━━ Information provided
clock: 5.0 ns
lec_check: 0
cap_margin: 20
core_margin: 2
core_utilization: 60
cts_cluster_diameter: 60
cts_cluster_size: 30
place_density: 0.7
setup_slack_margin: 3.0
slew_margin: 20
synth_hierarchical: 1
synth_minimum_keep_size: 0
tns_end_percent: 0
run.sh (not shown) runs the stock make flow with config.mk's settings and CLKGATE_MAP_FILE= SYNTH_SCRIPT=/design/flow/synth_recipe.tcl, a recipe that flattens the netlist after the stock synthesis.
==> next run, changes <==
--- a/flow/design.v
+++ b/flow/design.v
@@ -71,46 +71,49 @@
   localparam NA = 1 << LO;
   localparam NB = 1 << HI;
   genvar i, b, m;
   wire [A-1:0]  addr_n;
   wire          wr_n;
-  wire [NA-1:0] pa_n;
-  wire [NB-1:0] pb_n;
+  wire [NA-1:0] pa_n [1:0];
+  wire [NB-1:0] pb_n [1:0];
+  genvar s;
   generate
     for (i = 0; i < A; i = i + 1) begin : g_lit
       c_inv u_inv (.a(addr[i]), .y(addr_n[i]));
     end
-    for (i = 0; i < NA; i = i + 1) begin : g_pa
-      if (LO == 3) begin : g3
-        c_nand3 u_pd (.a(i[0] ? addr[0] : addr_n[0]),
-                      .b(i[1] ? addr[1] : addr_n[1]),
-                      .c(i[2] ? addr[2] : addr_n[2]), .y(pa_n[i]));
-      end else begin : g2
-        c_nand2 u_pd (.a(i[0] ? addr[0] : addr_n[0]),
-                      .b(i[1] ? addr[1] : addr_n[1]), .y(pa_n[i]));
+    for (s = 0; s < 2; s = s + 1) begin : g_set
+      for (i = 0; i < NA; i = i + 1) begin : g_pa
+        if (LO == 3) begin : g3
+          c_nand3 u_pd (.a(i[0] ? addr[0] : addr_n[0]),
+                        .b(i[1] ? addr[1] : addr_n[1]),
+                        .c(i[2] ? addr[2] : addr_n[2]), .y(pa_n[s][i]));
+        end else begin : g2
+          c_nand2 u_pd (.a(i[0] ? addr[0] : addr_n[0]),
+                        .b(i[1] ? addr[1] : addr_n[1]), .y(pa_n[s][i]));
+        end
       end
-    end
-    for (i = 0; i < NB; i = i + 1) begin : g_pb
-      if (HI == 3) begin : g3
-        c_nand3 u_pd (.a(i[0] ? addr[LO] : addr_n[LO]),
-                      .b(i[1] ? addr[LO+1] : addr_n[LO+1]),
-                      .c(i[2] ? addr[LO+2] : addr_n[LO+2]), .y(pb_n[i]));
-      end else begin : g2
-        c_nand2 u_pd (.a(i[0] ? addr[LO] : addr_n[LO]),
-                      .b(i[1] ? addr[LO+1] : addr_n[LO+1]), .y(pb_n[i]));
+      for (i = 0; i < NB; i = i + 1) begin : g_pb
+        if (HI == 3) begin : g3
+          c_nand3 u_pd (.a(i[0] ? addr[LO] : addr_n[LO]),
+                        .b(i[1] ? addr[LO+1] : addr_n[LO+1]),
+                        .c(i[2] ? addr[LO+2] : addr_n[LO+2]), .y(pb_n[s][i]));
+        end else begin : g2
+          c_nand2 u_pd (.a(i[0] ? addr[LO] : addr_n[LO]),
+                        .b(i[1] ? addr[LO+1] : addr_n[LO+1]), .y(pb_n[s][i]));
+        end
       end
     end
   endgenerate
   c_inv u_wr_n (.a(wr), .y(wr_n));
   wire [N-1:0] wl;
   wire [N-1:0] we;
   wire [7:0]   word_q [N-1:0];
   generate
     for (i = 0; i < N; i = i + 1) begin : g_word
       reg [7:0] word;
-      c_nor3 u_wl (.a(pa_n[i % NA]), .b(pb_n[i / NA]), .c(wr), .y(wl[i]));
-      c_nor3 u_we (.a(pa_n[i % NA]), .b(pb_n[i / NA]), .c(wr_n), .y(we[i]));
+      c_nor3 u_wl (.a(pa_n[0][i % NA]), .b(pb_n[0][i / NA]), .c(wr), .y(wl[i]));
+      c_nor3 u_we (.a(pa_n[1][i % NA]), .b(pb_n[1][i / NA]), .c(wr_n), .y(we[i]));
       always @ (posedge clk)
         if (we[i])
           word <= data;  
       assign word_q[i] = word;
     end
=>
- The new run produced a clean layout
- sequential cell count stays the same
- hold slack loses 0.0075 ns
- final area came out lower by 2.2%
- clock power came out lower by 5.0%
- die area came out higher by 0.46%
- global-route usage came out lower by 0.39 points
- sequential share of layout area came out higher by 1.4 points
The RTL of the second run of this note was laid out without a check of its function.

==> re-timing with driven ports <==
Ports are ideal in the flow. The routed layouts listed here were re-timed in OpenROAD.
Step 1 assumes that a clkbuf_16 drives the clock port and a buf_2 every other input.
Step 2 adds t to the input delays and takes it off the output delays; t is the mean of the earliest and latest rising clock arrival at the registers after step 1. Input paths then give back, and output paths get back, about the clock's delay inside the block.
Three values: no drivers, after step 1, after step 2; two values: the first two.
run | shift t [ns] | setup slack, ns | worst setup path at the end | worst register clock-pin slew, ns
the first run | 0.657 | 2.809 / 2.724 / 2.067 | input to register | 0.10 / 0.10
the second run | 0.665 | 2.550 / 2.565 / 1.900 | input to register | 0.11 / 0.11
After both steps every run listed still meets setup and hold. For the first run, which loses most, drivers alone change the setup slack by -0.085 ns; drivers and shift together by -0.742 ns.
━━━━
_Work order_
From the data above, output only the lines between the line containing "addr[1] : addr_n[1]), .y(pa_n[s][i]));" and the line containing "endgenerate", inclusive, exactly as written.

_Answer area_
+                        .b(i[1] ? addr[1] : addr_n[1]), .y(pa_n[s][i]));
+        end
       end
-    end
-    for (i = 0; i < NB; i = i + 1) begin : g_pb
-      if (HI == 3) begin : g3
-        c_nand3 u_pd (.a(i[0] ? addr[LO] : addr_n[LO]),
-                      .b(i[1] ? addr[LO+1] : addr_n[LO+1]),
-                      .c(i[2] ? addr[LO+2] : addr_n[LO+2]), .y(pb_n[i]));
-      end else begin : g2
-        c_nand2 u_pd (.a(i[0] ? addr[LO] : addr_n[LO]),
-                      .b(i[1] ? addr[LO+1] : addr_n[LO+1]), .y(pb_n[i]));
+      for (i = 0; i < NB; i = i + 1) begin : g_pb
+        if (HI == 3) begin : g3
+          c_nand3 u_pd (.a(i[0] ? addr[LO] : addr_n[LO]),
+                        .b(i[1] ? addr[LO+1] : addr_n[LO+1]),
+                        .c(i[2] ? addr[LO+2] : addr_n[LO+2]), .y(pb_n[s][i]));
+        end else begin : g2
+          c_nand2 u_pd (.a(i[0] ? addr[LO] : addr_n[LO]),
+                        .b(i[1] ? addr[LO+1] : addr_n[LO+1]), .y(pb_n[s][i]));
+        end
       end
     end
   endgenerate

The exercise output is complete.